Look at the entries below and restate word for word the lines from the first through the one that has "mux2_2 | 2 |".

Data to use START

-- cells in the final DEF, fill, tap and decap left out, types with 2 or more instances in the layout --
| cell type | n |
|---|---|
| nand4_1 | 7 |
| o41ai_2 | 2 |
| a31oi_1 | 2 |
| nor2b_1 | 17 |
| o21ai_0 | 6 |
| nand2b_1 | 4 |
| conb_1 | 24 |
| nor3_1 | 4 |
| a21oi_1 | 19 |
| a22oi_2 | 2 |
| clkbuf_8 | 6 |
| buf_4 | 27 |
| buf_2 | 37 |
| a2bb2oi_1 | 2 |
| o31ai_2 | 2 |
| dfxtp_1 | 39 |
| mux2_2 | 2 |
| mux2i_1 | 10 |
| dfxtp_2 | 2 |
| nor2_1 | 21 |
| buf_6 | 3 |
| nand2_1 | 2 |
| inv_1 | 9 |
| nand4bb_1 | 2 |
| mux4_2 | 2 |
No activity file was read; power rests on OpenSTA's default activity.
$ cat src/core/eal_regs.vh
// Constants of the EEPROM autoload and SMBus select block.
// Included by the core design files; holds definitions only.
// Functional notes
// RULE_01: Both straps low enable EEPROM master.
// RULE_02: Master drives SCL, data line both ways.
// RULE_03: Upper low, lower high selects SMBus slave.
// RULE_04: SMBus clock input, data open-drain only.
// RULE_05: Slave address 110 plus GPIO pins.
// RULE_06: Continue only on signature word 1516h.
// RULE_07: Byte 02h bits 4-1 choose stop.
// RULE_08: Byte 03h bit 0 locks ISA enable.
// RULE_09: Bytes 09h-0Bh load class code.
// RULE_10: Bytes 0Dh-0Eh load prefetch control.
// RULE_11: Byte 1Bh loads uncorrectable error mask.
// RULE_12: Bytes 22h-25h load clock control.
// RULE_13: Read ascending, store each byte first.
// RULE_14: Unloaded fields keep their reset defaults.
`ifndef EAL_REGS_VH
`define EAL_REGS_VH
`define EAL_CLK_NS 10
`define EAL_SCL_QTR_NS 2500
`define EAL_SCL_QTR_CYC ((`EAL_SCL_QTR_NS + `EAL_CLK_NS - 1) / `EAL_CLK_NS)
`define EAL_CMD_START 2'h0
`define EAL_CMD_STOP 2'h1
`define EAL_CMD_WRITE 2'h2
`define EAL_CMD_READ 2'h3
`define EAL_EE_DEV_WR 8'ha0
`define EAL_EE_DEV_RD 8'ha1
`define EAL_EE_FIRST 8'h00
`define EAL_SIG_WORD 16'h1516
`define EAL_EE_SIG_HI 8'h01
`define EAL_EE_REGION 8'h02
`define EAL_EE_MISC 8'h03
`define EAL_EE_CLASS0 8'h09
`define EAL_EE_CLASS1 8'h0a
`define EAL_EE_CLASS2 8'h0b
`define EAL_EE_PREF0 8'h0d
`define EAL_EE_PREF1 8'h0e
`define EAL_EE_ERRMASK 8'h1b
`define EAL_EE_CLK0 8'h22
`define EAL_EE_CLK1 8'h23
`define EAL_EE_CLK2 8'h24
`define EAL_EE_CLK3 8'h25
`define EAL_REGION_G1 4'h0
`define EAL_REGION_G2 4'h1
`define EAL_REGION_G3 4'h3
`define EAL_REGION_G4 4'h7
`define EAL_STOP_G1 8'h0b
`define EAL_STOP_G2 8'h67
`define EAL_STOP_G3 8'haf
`define EAL_STOP_G4 8'hd7
`define EAL_SMB_ADDR_HI 3'h6
`define EAL_RST_CLASS 24'h000000
`define EAL_RST_PREF 16'h0000
`define EAL_RST_ERRMASK 8'h00
`define EAL_RST_CLKCTL 32'h00000000
`define EAL_OFF_CTRL 8'h00
`define EAL_OFF_STATUS 8'h04
`define EAL_OFF_CLASS 8'h08
`define EAL_OFF_PREF 8'h0c
`define EAL_OFF_ERRMASK 8'h10
`define EAL_OFF_CLKCTL 8'h14
`define EAL_OFF_SMBADDR 8'h18
`define EAL_CTRL_START 0
`define EAL_ST_BUSY 0
`define EAL_ST_DONE 1
`define EAL_ST_SIGOK 2
`define EAL_ST_SIGFAIL 3
`define EAL_ST_NACK 4
`define EAL_ST_EEMODE 5
`define EAL_ST_SMBMODE 6
`define EAL_ST_ISARO 7
`endif

$ cat src/core/eal_autoload.v
// EEPROM autoload engine and strap-selected SMBus slave with an APB register port.
// Assumes synchronous pin inputs, a pull-up on the shared data line, and straps
// that are stable on the first clock edge after reset is released.
`timescale 1ns/1ns
`include "eal_regs.vh"
module eal_autoload #(parameter QTR_CYC = `EAL_SCL_QTR_CYC) (
	input wire CORE_CLK,
	input wire RESET_N,
	input wire MODE_STRAP_HIGH,
	input wire MODE_STRAP_LOW,
	input wire [3:0] GPIO,
	input wire TRANSPARENT_MODE,
	input wire MGMT_CLK_I,
	output wire MGMT_CLK_O,
	output wire MGMT_CLK_OE,
	input wire EEPROM_DATA_LINE_I,
	output wire EEPROM_DATA_LINE_O,
	output wire EEPROM_DATA_LINE_OE,
	input wire PSEL,
	input wire PENABLE,
	input wire PWRITE,
	input wire [7:0] PADDR,
	input wire [31:0] PWDATA,
	output reg [31:0] PRDATA,
	output wire PREADY,
	output reg PSLVERR,
	output reg [23:0] CFG_CLASS_CODE,
	output reg [15:0] CFG_PREFETCH_CTRL,
	output reg [7:0] CFG_UNCORR_ERR_MASK,
	output reg [31:0] CFG_CLK_CTRL,
	output reg CFG_ISA_EN_RO,
	output wire LOAD_BUSY,
	output wire LOAD_DONE
);
	localparam [3:0] L_IDLE = 4'h0;
	localparam [3:0] L_START = 4'h1;
	localparam [3:0] L_DEVW = 4'h2;
	localparam [3:0] L_ADDR = 4'h3;
	localparam [3:0] L_RSTART = 4'h4;
	localparam [3:0] L_DEVR = 4'h5;
	localparam [3:0] L_READ = 4'h6;
	localparam [3:0] L_FLUSH = 4'h7;
	localparam [3:0] L_STOP = 4'h8;
	localparam [1:0] S_IDLE = 2'h0;
	localparam [1:0] S_ADDR = 2'h1;
	localparam [1:0] S_WRX = 2'h2;
	localparam [1:0] S_RD = 2'h3;

	reg strap_cap_r;
	reg mode_high_r;
	reg mode_low_r;
	reg [3:0] gpio_r;
	reg [3:0] ld_st_r;
	reg wait_r;
	reg [7:0] idx_r;
	reg [7:0] stop_r;
	reg [7:0] sig_lo_r;
	reg misc_r;
	reg auto_pend_r;
	reg done_r;
	reg sig_ok_r;
	reg sig_fail_r;
	reg nack_r;
	reg [1:0] cmd_c;
	reg [7:0] wbyte_c;
	reg ack_c;
	reg [1:0] smb_st_r;
	reg [3:0] bcnt_r;
	reg [7:0] sh_r;
	reg sda_low_r;
	reg rw_r;
	reg mack_r;
	reg scl_q_r;
	reg sda_q_r;
	reg [31:0] rdata_c;
	reg hit_c;
	wire bdone;
	wire [7:0] brd;
	wire back;
	wire bscl;
	wire bsda;
	wire bsda_oe;

	wire ee_mode = strap_cap_r & ~mode_high_r & ~mode_low_r; // RULE_01
	wire smb_mode = strap_cap_r & ~mode_high_r & mode_low_r; // RULE_03
	wire [6:0] smb_addr = {`EAL_SMB_ADDR_HI, gpio_r}; // RULE_05
	wire busy = (ld_st_r != L_IDLE);
	wire cmd_valid = busy && !wait_r;
	wire apb_setup = PSEL & ~PENABLE;
	wire apb_wr = PSEL & PENABLE & PWRITE;
	wire sw_start = apb_wr && (PADDR == `EAL_OFF_CTRL) && PWDATA[`EAL_CTRL_START];
	wire go = ee_mode && !busy && (auto_pend_r || sw_start);
	wire [7:0] status = {CFG_ISA_EN_RO, smb_mode, ee_mode, nack_r, sig_fail_r, sig_ok_r,
		done_r, busy};

	assign LOAD_BUSY = busy;
	assign LOAD_DONE = done_r;
	assign PREADY = 1'b1;

	// Shared pins: pushed clock and two-way data as master, open-drain data as slave.
	assign MGMT_CLK_O = bscl; // RULE_02
	assign MGMT_CLK_OE = ee_mode; // RULE_04
	assign EEPROM_DATA_LINE_O = ee_mode ? bsda : 1'b0; // RULE_04
	assign EEPROM_DATA_LINE_OE = ee_mode ? bsda_oe : (smb_mode & sda_low_r); // RULE_02

	// Straps are caught on the first edge after reset release.
	always @(posedge CORE_CLK or negedge RESET_N) begin
		if (!RESET_N) begin
			strap_cap_r <= 1'b0;
			mode_high_r <= 1'b1;
			mode_low_r <= 1'b0;
			gpio_r <= 4'h0;
		end else if (!strap_cap_r) begin
			strap_cap_r <= 1'b1;
			mode_high_r <= MODE_STRAP_HIGH;
			mode_low_r <= MODE_STRAP_LOW;
			gpio_r <= GPIO;
		end
	end

	function [7:0] stop_of;
		input [3:0] code;
		begin
			case (code)
			`EAL_REGION_G1: stop_of = `EAL_STOP_G1;
			`EAL_REGION_G2: stop_of = `EAL_STOP_G2;
			`EAL_REGION_G3: stop_of = `EAL_STOP_G3;
			`EAL_REGION_G4: stop_of = `EAL_STOP_G4;
			default: stop_of = `EAL_STOP_G1;
			endcase
		end
	endfunction

	// Command chosen by the sequencer state.
	always @* begin
		cmd_c = `EAL_CMD_START;
		wbyte_c = 8'h00;
		ack_c = 1'b0;
		case (ld_st_r)
		L_DEVW: begin
			cmd_c = `EAL_CMD_WRITE;
			wbyte_c = `EAL_EE_DEV_WR;
		end
		L_ADDR: begin
			cmd_c = `EAL_CMD_WRITE;
			wbyte_c = `EAL_EE_FIRST; // RULE_13
		end
		L_DEVR: begin
			cmd_c = `EAL_CMD_WRITE;
			wbyte_c = `EAL_EE_DEV_RD;
		end
		L_READ: begin
			cmd_c = `EAL_CMD_READ;
			ack_c = (idx_r != stop_r);
		end
		L_FLUSH: cmd_c = `EAL_CMD_READ;
		L_STOP: cmd_c = `EAL_CMD_STOP;
		default: cmd_c = `EAL_CMD_START;
		endcase
	end

	eal_i2c_byte #(.QTR_CYC(QTR_CYC)) u_byte (
		.clk(CORE_CLK),
		.rst_n(RESET_N),
		.cmd_valid(cmd_valid),
		.cmd(cmd_c),
		.wr_byte(wbyte_c),
		.ack_send(ack_c),
		.sda_in(EEPROM_DATA_LINE_I),
		.done(bdone),
		.rd_byte(brd),
		.ack_rcvd(back),
		.scl_out(bscl),
		.sda_out(bsda),
		.sda_oe(bsda_oe)
	);

	// Autoload sequencer and configuration field loading.
	always @(posedge CORE_CLK or negedge RESET_N) begin
		if (!RESET_N) begin
			ld_st_r <= L_IDLE;
			wait_r <= 1'b0;
			idx_r <= 8'h00;
			stop_r <= `EAL_STOP_G1;
			sig_lo_r <= 8'h00;
			misc_r <= 1'b0;
			auto_pend_r <= 1'b1;
			done_r <= 1'b0;
			sig_ok_r <= 1'b0;
			sig_fail_r <= 1'b0;
			nack_r <= 1'b0;
			CFG_CLASS_CODE <= `EAL_RST_CLASS; // RULE_14
			CFG_PREFETCH_CTRL <= `EAL_RST_PREF; // RULE_14
			CFG_UNCORR_ERR_MASK <= `EAL_RST_ERRMASK; // RULE_14
			CFG_CLK_CTRL <= `EAL_RST_CLKCTL; // RULE_14
			CFG_ISA_EN_RO <= 1'b0;
		end else begin
			CFG_ISA_EN_RO <= misc_r & TRANSPARENT_MODE; // RULE_08
			if (strap_cap_r)
				auto_pend_r <= 1'b0;
			if (go) begin
				ld_st_r <= L_START;
				idx_r <= `EAL_EE_FIRST; // RULE_13
				stop_r <= `EAL_STOP_G1;
				done_r <= 1'b0;
				sig_ok_r <= 1'b0;
				sig_fail_r <= 1'b0;
				nack_r <= 1'b0;
			end else if (cmd_valid) begin
				wait_r <= 1'b1;
			end else if (busy && bdone) begin
				wait_r <= 1'b0;
				case (ld_st_r)
				L_START: ld_st_r <= L_DEVW;
				L_RSTART: ld_st_r <= L_DEVR;
				L_DEVW, L_ADDR, L_DEVR: begin
					if (back) begin
						nack_r <= 1'b1;
						ld_st_r <= L_STOP;
					end else if (ld_st_r == L_DEVW) begin
						ld_st_r <= L_ADDR;
					end else if (ld_st_r == L_ADDR) begin
						ld_st_r <= L_RSTART;
					end else begin
						ld_st_r <= L_READ;
					end
				end
				L_READ: begin
					idx_r <= idx_r + 8'h01; // RULE_13
					case (idx_r)
					`EAL_EE_FIRST: sig_lo_r <= brd;
					`EAL_EE_REGION: stop_r <= stop_of(brd[4:1]); // RULE_07
					`EAL_EE_MISC: misc_r <= brd[0]; // RULE_08
					`EAL_EE_CLASS0: CFG_CLASS_CODE[7:0] <= brd; // RULE_09
					`EAL_EE_CLASS1: CFG_CLASS_CODE[15:8] <= brd; // RULE_09
					`EAL_EE_CLASS2: CFG_CLASS_CODE[23:16] <= brd; // RULE_09
					`EAL_EE_PREF0: CFG_PREFETCH_CTRL[7:0] <= brd; // RULE_10
					`EAL_EE_PREF1: CFG_PREFETCH_CTRL[15:8] <= brd; // RULE_10
					`EAL_EE_ERRMASK: CFG_UNCORR_ERR_MASK <= brd; // RULE_11
					`EAL_EE_CLK0: CFG_CLK_CTRL[7:0] <= brd; // RULE_12
					`EAL_EE_CLK1: CFG_CLK_CTRL[15:8] <= brd; // RULE_12
					`EAL_EE_CLK2: CFG_CLK_CTRL[23:16] <= brd; // RULE_12
					`EAL_EE_CLK3: CFG_CLK_CTRL[31:24] <= brd; // RULE_12
					default: sig_lo_r <= sig_lo_r;
					endcase
					if (idx_r == stop_r) begin
						ld_st_r <= L_STOP; // RULE_07
					end else if (idx_r == `EAL_EE_SIG_HI) begin
						if ({brd, sig_lo_r} == `EAL_SIG_WORD) begin
							sig_ok_r <= 1'b1;
						end else begin
							sig_fail_r <= 1'b1; // RULE_06
							ld_st_r <= L_FLUSH; // RULE_06
						end
					end
				end
				L_FLUSH: ld_st_r <= L_STOP;
				L_STOP: begin
					ld_st_r <= L_IDLE;
					done_r <= 1'b1;
				end
				default: ld_st_r <= L_IDLE;
				endcase
			end
		end
	end

	// SMBus slave: acknowledges its strapped address, accepts writes, returns status.
	wire scl_rise = MGMT_CLK_I & ~scl_q_r;
	wire scl_fall = ~MGMT_CLK_I & scl_q_r;
	wire smb_start = MGMT_CLK_I & scl_q_r & sda_q_r & ~EEPROM_DATA_LINE_I;
	wire smb_stop = MGMT_CLK_I & scl_q_r & ~sda_q_r & EEPROM_DATA_LINE_I;

	always @(posedge CORE_CLK or negedge RESET_N) begin
		if (!RESET_N) begin
			scl_q_r <= 1'b1;
			sda_q_r <= 1'b1;
			smb_st_r <= S_IDLE;
			bcnt_r <= 4'h0;
			sh_r <= 8'h00;
			sda_low_r <= 1'b0;
			rw_r <= 1'b0;
			mack_r <= 1'b1;
		end else begin
			scl_q_r <= MGMT_CLK_I; // RULE_04
			sda_q_r <= EEPROM_DATA_LINE_I;
			if (!smb_mode || smb_stop) begin
				smb_st_r <= S_IDLE;
				sda_low_r <= 1'b0;
			end else if (smb_start) begin
				smb_st_r <= S_ADDR;
				bcnt_r <= 4'h0;
				sda_low_r <= 1'b0;
			end else if (smb_st_r != S_IDLE && scl_rise) begin
				bcnt_r <= bcnt_r + 4'h1;
				if (smb_st_r != S_RD && bcnt_r < 4'h8)
					sh_r <= {sh_r[6:0], EEPROM_DATA_LINE_I};
				if (smb_st_r == S_RD && bcnt_r == 4'h8)
					mack_r <= EEPROM_DATA_LINE_I;
			end else if (smb_st_r != S_IDLE && scl_fall) begin
				if (bcnt_r == 4'h8) begin
					if (smb_st_r == S_ADDR && sh_r[7:1] != smb_addr) begin
						smb_st_r <= S_IDLE; // RULE_05
						sda_low_r <= 1'b0;
					end else begin
						sda_low_r <= (smb_st_r != S_RD); // RULE_05
						if (smb_st_r == S_ADDR)
							rw_r <= sh_r[0];
					end
				end else if (bcnt_r == 4'h9) begin
					bcnt_r <= 4'h0;
					if ((smb_st_r == S_ADDR && rw_r) || (smb_st_r == S_RD && !mack_r)) begin
						smb_st_r <= S_RD;
						sh_r <= status;
						sda_low_r <= ~status[7];
					end else if (smb_st_r == S_RD) begin
						smb_st_r <= S_IDLE;
						sda_low_r <= 1'b0;
					end else begin
						smb_st_r <= S_WRX;
						sda_low_r <= 1'b0;
					end
				end else if (smb_st_r == S_RD) begin
					sda_low_r <= ~sh_r[6];
					sh_r <= {sh_r[6:0], 1'b1};
				end
			end
		end
	end

	// APB read decode.
	always @* begin
		hit_c = 1'b1;
		rdata_c = 32'h00000000;
		case (PADDR)
		`EAL_OFF_CTRL: rdata_c = 32'h00000000;
		`EAL_OFF_STATUS: rdata_c = {24'h000000, status};
		`EAL_OFF_CLASS: rdata_c = {8'h00, CFG_CLASS_CODE};
		`EAL_OFF_PREF: rdata_c = {16'h0000, CFG_PREFETCH_CTRL};
		`EAL_OFF_ERRMASK: rdata_c = {24'h000000, CFG_UNCORR_ERR_MASK};
		`EAL_OFF_CLKCTL: rdata_c = CFG_CLK_CTRL;
		`EAL_OFF_SMBADDR: rdata_c = {24'h000000, smb_addr, 1'b0};
		default: hit_c = 1'b0;
		endcase
	end

	// Read data and error are captured in the setup cycle; the access phase never waits.
	always @(posedge CORE_CLK or negedge RESET_N) begin
		if (!RESET_N) begin
			PRDATA <= 32'h00000000;
			PSLVERR <= 1'b0;
		end else if (apb_setup) begin
			PRDATA <= PWRITE ? 32'h00000000 : rdata_c;
			PSLVERR <= ~hit_c;
		end
	end
endmodule

$ cat src/core/eal_i2c_byte.v
// I2C master byte engine: start, stop, byte write and byte read.
// Assumes a pulled-up data line and a memory that does not stretch the clock.
`timescale 1ns/1ns
`include "eal_regs.vh"
module eal_i2c_byte #(
	parameter QTR_CYC = `EAL_SCL_QTR_CYC
) (
	input wire clk,
	input wire rst_n,
	input wire cmd_valid,
	input wire [1:0] cmd,
	input wire [7:0] wr_byte,
	input wire ack_send,
	input wire sda_in,
	output reg done,
	output reg [7:0] rd_byte,
	output reg ack_rcvd,
	output reg scl_out,
	output reg sda_out,
	output reg sda_oe
);
	localparam [31:0] QTR_LAST = QTR_CYC - 1;
	reg busy_r;
	reg [1:0] cmd_r;
	reg [7:0] qcnt_r;
	reg [1:0] qtr_r;
	reg [3:0] bit_r;
	reg [8:0] tx_r;
	reg [8:0] rx_r;
	wire qtr_end = busy_r && (qcnt_r == QTR_LAST[7:0]);
	wire slot_last = (cmd_r == `EAL_CMD_WRITE || cmd_r == `EAL_CMD_READ) ? (bit_r == 4'h8) : 1'b1;

	// Pin levels {scl, sda, oe} for one quarter of a bit slot.
	function [2:0] pins;
		input [1:0] c;
		input [1:0] q;
		input b;
		input rel;
		begin
			case (c)
			`EAL_CMD_START: pins = {q[0] ^ q[1], ~q[1], 1'b1};
			`EAL_CMD_STOP: pins = {q != 2'h0, q[1], 1'b1};
			default: pins = {q[0] ^ q[1], b, ~rel};
			endcase
		end
	endfunction

	function rel_of;
		input [1:0] c;
		input [3:0] n;
		begin
			rel_of = (c == `EAL_CMD_WRITE) ? (n == 4'h8) : ((c == `EAL_CMD_READ) && (n != 4'h8));
		end
	endfunction

	always @(posedge clk or negedge rst_n) begin
		if (!rst_n) begin
			busy_r <= 1'b0;
			cmd_r <= `EAL_CMD_STOP;
			qcnt_r <= 8'h00;
			qtr_r <= 2'h0;
			bit_r <= 4'h0;
			tx_r <= 9'h1ff;
			rx_r <= 9'h000;
			done <= 1'b0;
			rd_byte <= 8'h00;
			ack_rcvd <= 1'b0;
			scl_out <= 1'b1;
			sda_out <= 1'b1;
			sda_oe <= 1'b0;
		end else begin
			done <= 1'b0;
			if (!busy_r && cmd_valid) begin
				busy_r <= 1'b1;
				cmd_r <= cmd;
				qcnt_r <= 8'h00;
				qtr_r <= 2'h0;
				bit_r <= 4'h0;
				tx_r <= (cmd == `EAL_CMD_READ) ? {8'hff, ~ack_send} : {wr_byte, 1'b1};
				{scl_out, sda_out, sda_oe} <= pins(cmd, 2'h0,
					(cmd == `EAL_CMD_READ) ? 1'b1 : wr_byte[7], rel_of(cmd, 4'h0)); // RULE_02
			end else if (busy_r) begin
				qcnt_r <= qtr_end ? 8'h00 : qcnt_r + 8'h01;
				if (qtr_end && qtr_r == 2'h1)
					rx_r <= {rx_r[7:0], sda_in};
				if (qtr_end && qtr_r != 2'h3) begin
					qtr_r <= qtr_r + 2'h1;
					{scl_out, sda_out, sda_oe} <= pins(cmd_r, qtr_r + 2'h1, tx_r[8],
						rel_of(cmd_r, bit_r));
				end else if (qtr_end && !slot_last) begin
					qtr_r <= 2'h0;
					bit_r <= bit_r + 4'h1;
					tx_r <= {tx_r[7:0], 1'b1};
					{scl_out, sda_out, sda_oe} <= pins(cmd_r, 2'h0, tx_r[7],
						rel_of(cmd_r, bit_r + 4'h1));
				end else if (qtr_end) begin
					busy_r <= 1'b0;
					done <= 1'b1;
					rd_byte <= rx_r[8:1];
					ack_rcvd <= rx_r[0];
					if (cmd_r == `EAL_CMD_STOP)
						sda_oe <= 1'b0;
				end
			end
		end
	end
endmodule

$ cat config.mk
export PLATFORM = sky130hd
export DESIGN_NAME = eal_autoload
export DESIGN_NICKNAME = d
export VERILOG_FILES = /design/src/core/eal_autoload.v /design/src/core/eal_i2c_byte.v
export VERILOG_INCLUDE_DIRS = /design/src /design/src/core
export SDC_FILE = /design/constraint.sdc
export NUM_CORES = 1
export LEC_CHECK = 0
export BUFFER_PORTS_ARGS = -buffer_cell sky130_fd_sc_hd__clkbuf_2
export CORE_UTILIZATION = 30
export CTS_CLUSTER_SIZE = 30
export DETAILED_ROUTE_END_ITERATION = 10
export HOLD_SLACK_MARGIN = 0.08
export SLEW_MARGIN = 0
export SYNTH_ARGS = -nofsm -noshare
export SYNTH_HDL_FRONTEND = slang
export SYNTH_HIERARCHICAL = 1
export SYNTH_SLANG_ARGS = --single-unit
$ cat constraint.sdc
create_clock -name CORE_CLK -period 1.9 [get_ports CORE_CLK]
set_clock_uncertainty 0.05 [all_clocks]
set_input_delay 0.38 -clock CORE_CLK [delete_from_list [all_inputs] [get_ports CORE_CLK]]
set_output_delay 0.38 -clock CORE_CLK [all_outputs]
set_load 0.02 [all_outputs]
# ---- After elaboration in Yosys (flattened, before gate mapping)
# Index checks and enable logic that the tools add are counted.
dict set report op_classes {
  n_mux 131
  eq_ne 64
  n_bitwise 40
  n_shift 0
  mul 0
  n_reduce_logical 92
  div 0
  order_cmp 1
  n_addsub 5
}
# cell n
set op_table {}
lappend op_table {{case mux 32 bit (6 select lines)} 1}
lappend op_table {{two-way mux 8 bit} 19}
lappend op_table {{two-way mux 1 bit} 67}
lappend op_table {{AND reduction 5 bit} 13}
lappend op_table {{two-way mux 4 bit} 16}
lappend op_table {{equality test 8 x 4 -> 1 bit, second input constant} 7}
lappend op_table {{two-way mux 9 bit} 5}
lappend op_table {{equality test 8 x 5 -> 1 bit, second input constant} 4}
lappend op_table {{equality test 8 x 6 -> 1 bit, second input constant} 4}
lappend op_table {{two-way mux 32 bit} 1}
lappend op_table {{two-way mux 2 bit} 14}
lappend op_table {{nonzero test 2 bit} 14}
lappend op_table {{NOT 1 bit} 24}
lappend op_table {{case mux 8 bit (3 select lines)} 1}
lappend op_table {{AND reduction 4 bit} 6}
lappend op_table {{equality test 4 x 3 -> 1 bit, second input constant} 5}
lappend op_table {{equality test 4 bit, second input constant} 5}
lappend op_table {{logical AND 1 bit} 20}
lappend op_table {{case mux 4 bit (5 select lines)} 1}
lappend op_table {{AND reduction 3 bit} 6}
lappend op_table {{adder 8 x 1 -> 8 bit, second input constant} 2}
lappend op_table {{equality test 16 x 13 -> 1 bit, second input constant} 1}
lappend op_table {{equality test 8 x 2 -> 1 bit, second input constant} 2}
lappend op_table {{logical NOT 8 bit} 2}
lappend op_table {{38 further kinds} 93}
dict set report word_totals {
  n_memories 0
  mem_bits_rw 0
  word_cells 382
  out_inout_bits 121
  rom_bits 0
  inputBits 54
  latchBits 0
  regBits 223
}

# ---- Longest topological paths before layout
# Gate-level depths: netlist of run 1.
dict set report logic_depth {
  ltp_word 10
  mapped_depth 9
  mapped_depth_nobuf 7
}

# ---- Hierarchy
# The synthesis of run 1 kept the hierarchy.
# mod instances seq_area_each_um2 cells_each area_per_inst_um2
set by_module_without_submodules {}
lappend by_module_without_submodules {eal_autoload 1 4336.7 720 8262.9}
lappend by_module_without_submodules {eal_i2c_byte 1 1216.2 223 2466.1}

# ---- Worst setup path before layout of run 1
# Ideal clock, no wire load.
dict set report synth_path {
  path_kind {flip-flop to flip-flop}
  start {reg bcnt_r[1]}
  end {reg sh_r[0]}
  required_ns 1.725
  setup_slack_ns -0.110
  path_buffers 0
  setup_time_ns 0.125
  stages_incl_launch_ff 8
  arrival_ns 1.835
  path_cell_list {dfrtp_1 > inv_1 > ha_1 > and3b_1 > o31ai_4 > o211ai_2 > a221oi_4 > mux2_2}
}
dict set report synth_between {
  elab_chain_cells 5
  word_cells_on_any_way 13
  cone_classes {order compare: 1; eq/ne: 5; mux: 4; reduce/logical: 3}
}
# element line_no
set synth_rtl {}
lappend synth_rtl {{start: declaration} eal_autoload.v:68} ;# reg [3:0] bcnt_r;
lappend synth_rtl {{start signal: assignment} eal_autoload.v:295} ;# bcnt_r <= bcnt_r + 4'h1;
lappend synth_rtl {{parallel branches: the longest is 5 deep, another holds < comparator 4 bit} --}
lappend synth_rtl {{end signal: assignment} eal_autoload.v:297} ;# sh_r <= {sh_r[6:0], EEPROM_DATA_LINE_I};
lappend synth_rtl {{end signal: assignment} eal_autoload.v:314} ;# sh_r <= status;
lappend synth_rtl {{end signal: assignment} eal_autoload.v:325} ;# sh_r <= {sh_r[6:0], 1'b1};
lappend synth_rtl {{end: declaration} eal_autoload.v:69} ;# reg [7:0] sh_r;
# Parallel ways; which one is timed is not known. The select of a mux whose other input is x is not followed.
# A chain may end at the register's enable or synchronous reset.

# ---- Worst setup path after layout of run 1
dict set report layout_path {
  start {reg ld_st_r[2]}
  end {out LOAD_BUSY}
}
dict set report layout_between {
  elab_chain_cells 1
}
# element line_no
set layout_rtl {}
lappend layout_rtl {{start: declaration} eal_autoload.v:53} ;# reg [3:0] ld_st_r;
lappend layout_rtl {{start signal: assignment} eal_autoload.v:181} ;# ld_st_r <= L_IDLE;
lappend layout_rtl {{start signal: assignment} eal_autoload.v:202} ;# ld_st_r <= L_START;
lappend layout_rtl {{start signal: assignment} eal_autoload.v:214} ;# L_START: ld_st_r <= L_DEVW;
lappend layout_rtl {{nonzero test 4 bit} eal_autoload.v:87} ;# wire busy = (ld_st_r != L_IDLE);
lappend layout_rtl {{end: declaration} eal_autoload.v:32} ;# output wire LOAD_BUSY,
# No other way between the ends.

Data to use END

Exercise output
-- cells in the final DEF, fill, tap and decap left out, types with 2 or more instances in the layout --
| cell type | n |
|---|---|
| nand4_1 | 7 |
| o41ai_2 | 2 |
| a31oi_1 | 2 |
| nor2b_1 | 17 |
| o21ai_0 | 6 |
| nand2b_1 | 4 |
| conb_1 | 24 |
| nor3_1 | 4 |
| a21oi_1 | 19 |
| a22oi_2 | 2 |
| clkbuf_8 | 6 |
| buf_4 | 27 |
| buf_2 | 37 |
| a2bb2oi_1 | 2 |
| o31ai_2 | 2 |
| dfxtp_1 | 39 |
| mux2_2 | 2 |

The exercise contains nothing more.